Items from a dataset
**src/rtl/mem_arbiter.sv**
```systemverilog
// Single-port RAM arbiter: loader > data > instruction, with an anti-starvation
// override for instruction fetch. One access per IDLE->ACCESS->WAIT->DONE round.
module mem_arbiter #(
  parameter int ADDR_W     = 32,
  parameter int DATA_W     = 32,
  parameter int STARVE_MAX = 4
) (
  input  logic              clk,
  input  logic              rst,
  input  logic              i_req,
  input  logic [ADDR_W-1:0] i_addr,
  output logic [DATA_W-1:0] i_rdata,
  output logic              i_ack,
  input  logic              d_req,
  input  logic              d_we,
  input  logic [ADDR_W-1:0] d_addr,
  input  logic [DATA_W-1:0] d_wdata,
  output logic [DATA_W-1:0] d_rdata,
  output logic              d_ack,
  input  logic              l_req,
  input  logic              l_we,
  input  logic [ADDR_W-1:0] l_addr,
  input  logic [DATA_W-1:0] l_wdata,
  output logic [DATA_W-1:0] l_rdata,
  output logic              l_ack,
  output logic [ADDR_W-1:0] mem_addr,
  output logic              mem_we,
  output logic [DATA_W-1:0] mem_wdata,
  input  logic [DATA_W-1:0] mem_rdata,
  output logic              cpu_hold,
  output logic              busy
);

  typedef enum logic [1:0] {S_IDLE, S_ACCESS, S_WAIT, S_DONE} state_t;

  localparam logic [1:0] P_NONE = 2'd0;
  localparam logic [1:0] P_I    = 2'd1;
  localparam logic [1:0] P_D    = 2'd2;
  localparam logic [1:0] P_L    = 2'd3;
  localparam logic [3:0] STARVE_LIM = 4'(STARVE_MAX);

  state_t            r_state;
  logic [1:0]        r_win;
  logic [ADDR_W-1:0] r_addr;
  logic              r_we;
  logic [DATA_W-1:0] r_wdata;
  logic [3:0]        r_starve;
  logic [DATA_W-1:0] r_i_rdata, r_d_rdata, r_l_rdata;
  logic              r_i_ack, r_d_ack, r_l_ack;
  logic [1:0]        w_grant;
  logic              w_active;

  // A starved fetch overrides the fixed priority order.
  always_comb begin
    w_grant = P_NONE;
    if (i_req && (r_starve >= STARVE_LIM)) w_grant = P_I;
    else if (l_req)                        w_grant = P_L;
    else if (d_req)                        w_grant = P_D;
    else if (i_req)                        w_grant = P_I;
  end

  always_ff @(posedge clk or posedge rst) begin
    if (rst) begin
      r_state   <= S_IDLE;
      r_win     <= P_NONE;
      r_addr    <= '0;
      r_we      <= 1'b0;
      r_wdata   <= '0;
      r_starve  <= 4'd0;
      r_i_rdata <= '0;
      r_d_rdata <= '0;
      r_l_rdata <= '0;
      r_i_ack   <= 1'b0;
      r_d_ack   <= 1'b0;
      r_l_ack   <= 1'b0;
    end else begin
      r_i_ack <= 1'b0;
      r_d_ack <= 1'b0;
      r_l_ack <= 1'b0;
      case (r_state)
        S_IDLE: begin
          if (w_grant != P_NONE) begin
            r_win   <= w_grant;
            r_state <= S_ACCESS;
            case (w_grant)
              P_L: begin
                r_addr  <= l_addr;
                r_we    <= l_we;
                r_wdata <= l_wdata;
              end
              P_D: begin
                r_addr  <= d_addr;
                r_we    <= d_we;
                r_wdata <= d_wdata;
              end
              default: begin
                r_addr  <= i_addr;
                r_we    <= 1'b0;
                r_wdata <= '0;
              end
            endcase
          end
          if (!i_req || (w_grant == P_I)) r_starve <= 4'd0;
          else if (r_starve != 4'hF)      r_starve <= r_starve + 4'd1;
        end
        S_ACCESS: r_state <= S_WAIT;
        S_WAIT: begin
          r_state <= S_DONE;
          if (!r_we) begin
            case (r_win)
              P_I:     r_i_rdata <= mem_rdata;
              P_D:     r_d_rdata <= mem_rdata;
              P_L:     r_l_rdata <= mem_rdata;
              default: ;
            endcase
          end
          r_i_ack <= (r_win == P_I);
          r_d_ack <= (r_win == P_D);
          r_l_ack <= (r_win == P_L);
        end
        S_DONE:  r_state <= S_IDLE;
        default: r_state <= S_IDLE;
      endcase
    end
  end

  // Memory drive decodes straight from state so reset kills a write strobe at once.
  assign w_active  = (r_state == S_ACCESS) || (r_state == S_WAIT);
  assign mem_addr  = w_active ? r_addr : '0;
  assign mem_wdata = w_active ? r_wdata : '0;
  assign mem_we    = (r_state == S_ACCESS) && r_we;

  assign cpu_hold = l_req || ((r_win == P_L) && (r_state != S_IDLE));
  assign busy     = (r_state != S_IDLE);

  assign i_rdata = r_i_rdata;
  assign d_rdata = r_d_rdata;
  assign l_rdata = r_l_rdata;
  assign i_ack   = r_i_ack;
  assign d_ack   = r_d_ack;
  assign l_ack   = r_l_ack;

endmodule

```
**config.mk**
```make
export PLATFORM = sky130hd
export DESIGN_NAME = mem_arbiter
export DESIGN_NICKNAME = d
export VERILOG_FILES = /design/src/rtl/mem_arbiter.sv
export SDC_FILE = /design/constraint.sdc
export NUM_CORES = 1
export LEC_CHECK = 0
export CAP_MARGIN = 20
export CORE_ASPECT_RATIO = 1.25
export CORE_MARGIN = 2
export CORE_UTILIZATION = 39
export CTS_CLUSTER_DIAMETER = 200
export DETAILED_ROUTE_END_ITERATION = 10
export GPL_ROUTABILITY_DRIVEN = 0
export PLACE_DENSITY_LB_ADDON = 0.08
export SLEW_MARGIN = 10
export SYNTH_ARGS = -nofsm -noshare
export SYNTH_HDL_FRONTEND = slang
export SYNTH_SLANG_ARGS = --single-unit
```
**constraint.sdc**
```tcl
create_clock -name clk -period 5.4 [get_ports clk]
set_input_delay 0.81 -clock clk [delete_from_list [all_inputs] [get_ports clk]]
set_output_delay 0.81 -clock clk [all_outputs]
set_load 0.01 [all_outputs]
```
## Word-level counts from Yosys, hierarchy flattened

Cells that the tools add are included.

| word-level totals | value |
|---|---|
| bits in registers | 172 |
| output and inout port bits | 166 |
| input bits | 199 |
| word-level logic and storage cells | 58 |

| operators by class | value |
|---|---|
| reductions and logical operators | 16 |
| bitwise logic cells | 1 |
| add/subtract/negate cells | 1 |
| equality and inequality tests | 11 |
| mux-type cells | 16 |
| magnitude comparators | 1 |

Operators by type and width:

| kind | number |
|---|---|
| case mux 32 bit (2 select lines) | 2 |
| two-way mux 32 bit | 2 |
| == test 2 bit (second input constant) | 6 |
| AND reduction 3 bit | 3 |
| two-way mux 2 bit | 4 |
| two-way mux 4 bit | 2 |
| case mux 2 bit (4 select lines) | 1 |
| == test 2 x 1 -> 1 bit (second input constant) | 3 |
| nonzero test 2 bit | 3 |
| adder 4 x 1 -> 4 bit (second input constant) | 1 |
| greater-or-equal comparator 4 x 3 -> 1 bit (second input constant) | 1 |
| two-way mux 1 bit | 4 |
| != test 4 bit (second input constant) | 1 |
| AND reduction 2 bit | 2 |
| logical AND 1 bit | 3 |
| logical OR 1 bit | 3 |
| logical NOT 2 bit | 1 |
| != test 2 bit (second input constant) | 1 |
| case mux 1 bit (2 select lines) | 1 |
| logical NOT 1 bit | 1 |
| inverter 1 bit | 1 |

## Logic depth before layout (Yosys ltp)

Gate-level depths: netlist (run 1).

| depth | value |
|---|---|
| depth after elaboration | 8 |
| mapped depth | 8 |
| depth with buffers taken out | 5 |

## Worst setup path after synthesis (run 1)

No wires, ideal clock.

| timing | value |
|---|---|
| path type | input-to-output |
| start point | in l_req |
| end point | out cpu_hold |
| arrival | 1,494 ps |
| required time | 4,590 ps |
| slack | 3,096 ps |
| buffers on the path | 3 |
| cell stages on the path | 4 |
| cell sequence | buf_4 buf_2 buf_2 a31o_2 |

| on the way | value |
|---|---|
| longest elaborated chain between the ends | 1 |

Ends and longest elaborated chain:

| element | line | text |
|---|---|---|
| start, declared | 20 | `input logic l_req,` |
| logical OR 1 bit | 133 | `assign cpu_hold = l_req \|\| ((r_win == P_L) && (r_state != S_IDLE));` |
| end, declared | 30 | `output logic cpu_hold,` |

Every way passes these cells.

## Worst setup path in the final report (run 1)

| timing | value |
|---|---|
| start point | reg r_state[0] |
| end point | out mem_wdata[27] |

| on the way | value |
|---|---|
| longest elaborated chain between the ends | 3 |
| elaborated cells on any way between the ends | 4 |
| classes of those cells | eq/ne (2); mux (1); reduce/logical (1) |

Ends and longest elaborated chain:

| element | line | text |
|---|---|---|
| start, declared | 42 | `state_t r_state;` |
| start signal, assigned | 64 | `r_state <= S_IDLE;` |
| start signal, assigned | 84 | `r_state <= S_ACCESS;` |
| start signal, assigned | 106 | `S_ACCESS: r_state <= S_WAIT;` |
| == test 2 x 1 -> 1 bit or == test 2 bit (tied branches) | 128 | `assign w_active = (r_state == S_ACCESS) \|\| (r_state == S_WAIT);` |
| logical OR 1 bit (*) | 128 |  |
| two-way mux 32 bit (*) | 130 | `assign mem_wdata = w_active ? r_wdata : '0;` |
| end, declared | 28 | `output logic [DATA_W-1:0] mem_wdata,` |

Every way passes the cells marked *; elsewhere a longest branch is shown, timed or not.

==> reports/qor.yml, run 1 <==
grt_overflow: 0
timing.rr.start: "r_state[0]"
ios: 365
switchingPower_mw: 2.50
drive_gt1_share_pct: 16.6
synth_area_leaders: "dfrtp_1, mux2_2, mux2_4"
cts_max_path_buffers: 2
antenna_found_initial: 1
min_period_ps: 3510
yosysSeqAreaShare_pct: 48.5
dp.cells: 1359
initial_core_util_pct: 39.8
totalWireLength_um: 25900
hold_class: "flip-flop to flip-flop"
cts_num_sinks: 172
yosysTopAreaCell: "dfrtp_1"
finalNonFillerCells: 1392
num_vias: 7029
dp_hpwl_um: 18100
netlist_area_mm2: 0.00887
holdWs_ps: 470
portBuffers: 364
grt_pass1_vias: 7104
netlist_top_cells_count: "dfrtp_1, nand2_1, and2_1"
clk_pin_slew_worst_paths_ps: 70
synth_ff_type: "dfrtp_1"
crit_path_max_fanout: 65
hold_violations: 0
design_area_mm2: 0.0132
drc: 0
maxSlewViolCount: 0
min_to: "r_wdata[17]"
clockPowerShare_pct: 16.5
die_area_mm2: 0.0240
ys_ff_latch: 172
synth_cell_type_count: 39
max-slew-margin-rel_pct: 29.2
grt_pass1_wl_um: 40900
hold_depth: 2
peakVddDrop_mv: 0.321
reg2reg_to: "r_wdata[31]"
fin_util_pct: 59.2
synth_most_common_cell: "dfrtp_1"
routed_via_density: 5.05
grt_max_degree: 173
setup_viol: 0
grtUsageTotal_pct: 21.4
postCtsHoldBufs: 0
syn_inst: 767
htreeDepth: 4
cp_data_arrival_time_ps: 2700
placed_cell_area_mm2: 0.0126
synth_top_area_share_pct: 48.5
core_mm2: 0.0223
hp-start: "r_wdata[17]"
end_kind: "output port"
syn-num-nets: 971
area.growth.synth_to_final_pct: 48.7
drt_iter0_markers: 401
critical_path_required_ps: 4590
p_int_mw: 4.78
dieWidth_um: 139
seqPwrFrac_pct: 30.9
wl_per_cell_um: 18.6
rsz0062_at_grt: "no"
synth_edf_count: 0
path_class: "flip-flop to output port"
outcome: "finished clean"
comb_power_share_pct: 52.7
dr.pass1.iters: 4
clock_latency_ps: 420
cts_tree: "built"
setup_tns_ps: 0
skew_ps: 9.78
async_flop_share_pct: 100
powerDensity_mw_per_mm2: 552
cts-root-buf: "clkbuf_16"
ant_nets: 0
numCtsBuffers: 17
postCtsSetupRepairBufs: 0
fmax_mhz: 285
avgSynthCellArea_um2: 11.6
yosys_warnings: 0
leakagePower_nw: 5.36
num_rows: 61
cts_resized: 0
ff2ff_path_depth: 6
nets: 1299
sw_frac_of_total_pct: 34.3
finalCritPeriodShare_pct: 65.0
die_y_um: 173
r2r_setup_slack_ps: 3230
critical_path.startpoint_type: "flip-flop"
max_cap_violations: 0
worstMarginPinSlew_ps: 1060
## kinds of logic (layout without fill, tap and decap cells)
kind of cell               count (synthesis)  after routing  share of synthesized area (%)
and+or+nand+nor                          213            213                           13.9
AOI/OAI and AO/OA                        173            173                           16.6
DFF                                      172            172                           48.5
buffers and inverters                    106            447                           6.17
muxes                                     98             98                           14.1
adders and majority gates                  5              5                          0.705
other                                      0              1                              0
## registers in the layout, summed over array words and instances (netlist names)
| signal | cells |
|---|---|
| r_state | 2 |
| r_wdata | 32 |
| d_ack | 1 |
| l_rdata | 32 |
| l_ack | 1 |
| i_rdata | 32 |
| d_rdata | 32 |
| r_addr | 32 |
| r_we | 1 |
| r_starve | 4 |
| r_win | 2 |
| i_ack | 1 |
## power groups by stage
stage / Clock [mW] / Combinational [mW] / Sequential, mW
after CTS: 1.23 / 3.89 / 2.25
after detailed placement: 0 / 3.88 / 2.27
after floorplan: 0 / 1.82 / 2.37
final: 1.20 / 3.83 / 2.25
after global placement: 0 / 3.86 / 2.25
after global routing: 1.28 / 4.10 / 2.33
## metrics by stage
step                power, mW  setup slack, ps
floorplan                4.20             2390
global placement         6.11             2180
detailed placement       6.15             2230
CTS                      7.38             1770
global route             7.72             1660
finish                   7.28             1890
## worst max path at each step
stage	endpoint	start	slack, ps	depth (start not counted)
floorplan	d_ack	rst	2390	1
global placement	r_wdata[15]	d_req	2180	5
detailed placement	mem_wdata[14]	r_state[0]	2230	4
CTS	mem_wdata[14]	r_state[0]	1770	4
global route	mem_wdata[16]	r_state[0]	1660	4
finish	mem_wdata[27]	r_state[0]	1890	4
## placed cells by master, fill, tap and decap left out, drive strengths merged, types with 2 or more instances in the layout
| cell | n |
|---|---|
| o221ai | 32 |
| nand3b | 32 |
| or2 | 2 |
| clkdlybuf4s50 | 363 |
| nor3 | 2 |
| nand2 | 69 |
| o22a | 32 |
| buf | 16 |
| clkinv | 4 |
| clkbuf | 17 |
| o21a | 2 |
| mux2 | 97 |
| clkinvlp | 5 |
| o31ai | 34 |
| ha | 5 |
| inv | 42 |
| nor2b | 34 |
| o2bb2ai | 2 |
| and2 | 65 |
| nor2 | 2 |
| a21oi | 34 |
| dfrtp | 172 |
| a22oi | 33 |
## per-layer routing
| metal | share of wire [%] | global-route usage (%) |
|---|---|---|
| met3 | 5.4 | 4.76 |
| met1 | 43 | 27.2 |
| met2 | 50 | 36.3 |
| met5 | 0 | 0 |
| met4 | 1.7 | 6.57 |
## area by class of cell
type / count / area (um2)
Antenna cell: 1 / 2.50
Clock buffer: 17 / 425
Clock inverter: 15 / 153
Fill cell: 1914 / 9100
Inverter: 36 / 139
Multi-Input combinational cell: 489 / 4040
Sequential cell: 172 / 4300
Tap cell: 283 / 354
Timing Repair Buffer: 379 / 3770
## critical path, stage by stage (launching register included)
cell and delay, ps:
dfrtp_1 360, inv_1 90, ha_2 1000, and2_1 230, clkdlybuf4s50_1 590
Power figures use the tool's default switching activity.
==> inputs of run 2 (changes only) <==
--- a/config.mk
+++ b/config.mk
@@ -8,7 +8,7 @@
 export CAP_MARGIN = 20
 export CORE_ASPECT_RATIO = 1.25
 export CORE_MARGIN = 2
-export CORE_UTILIZATION = 39
+export CORE_UTILIZATION = 44
 export CTS_CLUSTER_DIAMETER = 200
 export DETAILED_ROUTE_END_ITERATION = 10
 export GPL_ROUTABILITY_DRIVEN = 0
==> constraint.sdc (replaced) <==
create_clock -name clk -period 3.3 [get_ports clk]
set_input_delay 0.495 -clock clk [delete_from_list [all_inputs] [get_ports clk]]
set_output_delay 0.495 -clock clk [all_outputs]
set_load 0.01 [all_outputs]
==> reports/qor.yml, run 2 (synthesized netlist as in run 1, its figures left out) <==
outcome: "finished clean"
postCtsHoldBufs: 0  # unchanged
hold_class: "flip-flop to flip-flop"
critical_path_required_ps: 2800  # -1790 ps
cts_tree: "built"
drive_gt1_share_pct: 17.0  # +0.36 points
min_period_ps: 3000
powerDensity_mw_per_mm2: 904  # +64%
final_common_cell: "clkdlybuf4s50_1"
finalCritPeriodShare_pct: 91.0
ant_nets: 0  # unchanged
postCtsSetupRepairBufs: 0  # unchanged
maxSlewViolCount: 0  # unchanged
grt_max_degree: 109  # -37%
end_kind: "output port"
antenna_cells: 0  # -1
die_area_mm2: 0.0213  # -11%
die_y_um: 163  # -5.7%
peakVddDrop_mv: 0.578  # +80%
dr.pass1.iters: 5  # +1
wl_per_cell_um: 18.4  # -1.1%
cts-root-buf: "clkbuf_16"
totalWireLength_um: 25500  # -1.7%
dp_hpwl_um: 18200  # +0.14%
leakagePower_nw: 5.40  # +0.62%
hold_violations: 0  # unchanged
cts_max_path_buffers: 2  # unchanged
crit_path_max_fanout: 65  # unchanged
rsz0062_at_grt: "no"
ios: 365  # unchanged
critical_path.startpoint_type: "flip-flop"
use_met2_pct: 40.1  # +3.8 points
holdWs_ps: 477  # +6.98 ps
setup_viol: 0  # unchanged
cp_data_arrival_time_ps: 2510  # -190 ps
grt_pass1_vias: 6980  # -1.7%
routed_via_density: 5.12  # +1.4%
clock_latency_ps: 430  # about the same
num_rows: 58  # -4.9%
cts_resized: 0  # unchanged
portBuffers: 364  # unchanged
fmax_mhz: 333
use_met3_pct: 5.98  # +1.2 points
max-slew-margin-rel_pct: 32.7  # +3.5 points
top_usage_layer: "met2"
grt_util_met1_pct: 29.1  # +1.9 points
max_cap_violations: 0  # unchanged
core_mm2: 0.0200  # -10%
skew_ps: 12.9  # +3.09 ps
r2r_setup_slack_ps: 1040  # -2190 ps
nets: 1305  # +0.46%
grt_pass1_wl_um: 38700  # -5.5%
initial_core_util_pct: 44.4  # +4.6 points
num_vias: 7088  # +0.84%
cts_num_sinks: 172  # unchanged
placed_cell_area_mm2: 0.0126  # +0.30%
path_class: "flip-flop to output port"
n_fill_cell: 1582  # -17%
area.growth.synth_to_final_pct: 49.1
grtUsageTotal_pct: 23.5  # +2.2 points
dieWidth_um: 131  # -5.7%
finalWorstSetupSlack_ps: 296  # -1590 ps
design_area_mm2: 0.0132  # +0.29%
drc: 0  # unchanged
worstMarginPinSlew_ps: 1010  # -56.4 ps
clk_pin_slew_worst_paths_ps: 60  # about the same
antenna_found_initial: 0  # -1
htreeDepth: 4  # unchanged
final_cell_mix: "clkdlybuf4s50_1, dfrtp_1, nand2_1"
drt_iter0_markers: 236  # -41%
grt_overflow: 0  # unchanged
setup_tns_ps: 0  # unchanged
numCtsBuffers: 17  # unchanged
place_ws_ps: 722  # -1510 ps
==> run 2: cell types whose count changed in the layout (fill, tap and decap cells not counted), sizes merged <==
cell,previous run,this run
buf,16,22
clkbuf,17,18
bufinv,0,1
clkinvlp,5,4
diode,1,0
clkinv,4,3
==> run 2: routing by layer <==
layer	share of wire (%)	vias to the layer above
met1	41	3419
met3	6.1	35
met5	0	-
met2	51	239
met4	2.3	0
li1	-	3395
==> run 2: area by class of cell <==
| type | count | area [um2] | area share [%] |
|---|---|---|---|
| well taps | 270 | 338 | 2.55 |
| clock inverters | 14 | 153 | 1.15 |
| repair buffers | 385 | 3820 | 28.9 |
| multi-input cells | 489 | 4040 | 30.6 |
| flip-flops and latches | 172 | 4300 | 32.5 |
| inverters | 36 | 139 | 1.05 |
| clock buffers | 18 | 429 | 3.25 |
==> run 2: through the flow <==
step	instances	total power, mW	utilization [%]
final	1384	12.0	66.3
after global routing	1384	12.7	66.3
after CTS	1384	12.1	66.3
after detailed placement	1352	10.1	63.3
after global placement	1352	9.92	63.3
after floorplan	767	6.86	-
==> run 2: worst max-delay path, stage by stage (launching register included) <==
cell	delay (ps)
dfrtp_1	370
inv_1	90
ha_2	320
buf_4	460
and2_1	270
clkdlybuf4s50_1	550
==> run 2: report_power, final <==
group	switching [mW]	internal, mW	leakage (nW)
Clock	0.903	1.07	0.275
Sequential	0.574	3.13	2.07
Combinational	2.57	3.70	3.05
Total	4.05	7.90	5.40
==> run 2: path summary, 6_finish.rpt <==
path,startpoint,to,depth (start not counted)
setup / recovery,r_state[1],mem_addr[28],5
hold / removal,r_wdata[2],r_wdata[2],2
setup reg to reg,r_state[0],d_rdata[18],5
hold reg to reg,r_wdata[2],r_wdata[2],2
max in group asynchronous,rst,r_starve[1],3
min in group asynchronous,rst,i_rdata[24],3
==> inputs of run 3 (changes only) <==
--- a/config.mk
+++ b/config.mk
@@ -5,7 +5,7 @@
 export SDC_FILE = /design/constraint.sdc
 export NUM_CORES = 1
 export LEC_CHECK = 0
-export CAP_MARGIN = 20
+export CAP_MARGIN = 25
 export CORE_ASPECT_RATIO = 1.25
 export CORE_MARGIN = 2
 export CORE_UTILIZATION = 44
==> results of run 3 <==
No change in the layout: final DEF, timing and power equal those of run 2.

Instructions to follow
Your task is to copy every line in the entries that holds the string "growth".

Task solution
area.growth.synth_to_final_pct: 48.7
area.growth.synth_to_final_pct: 49.1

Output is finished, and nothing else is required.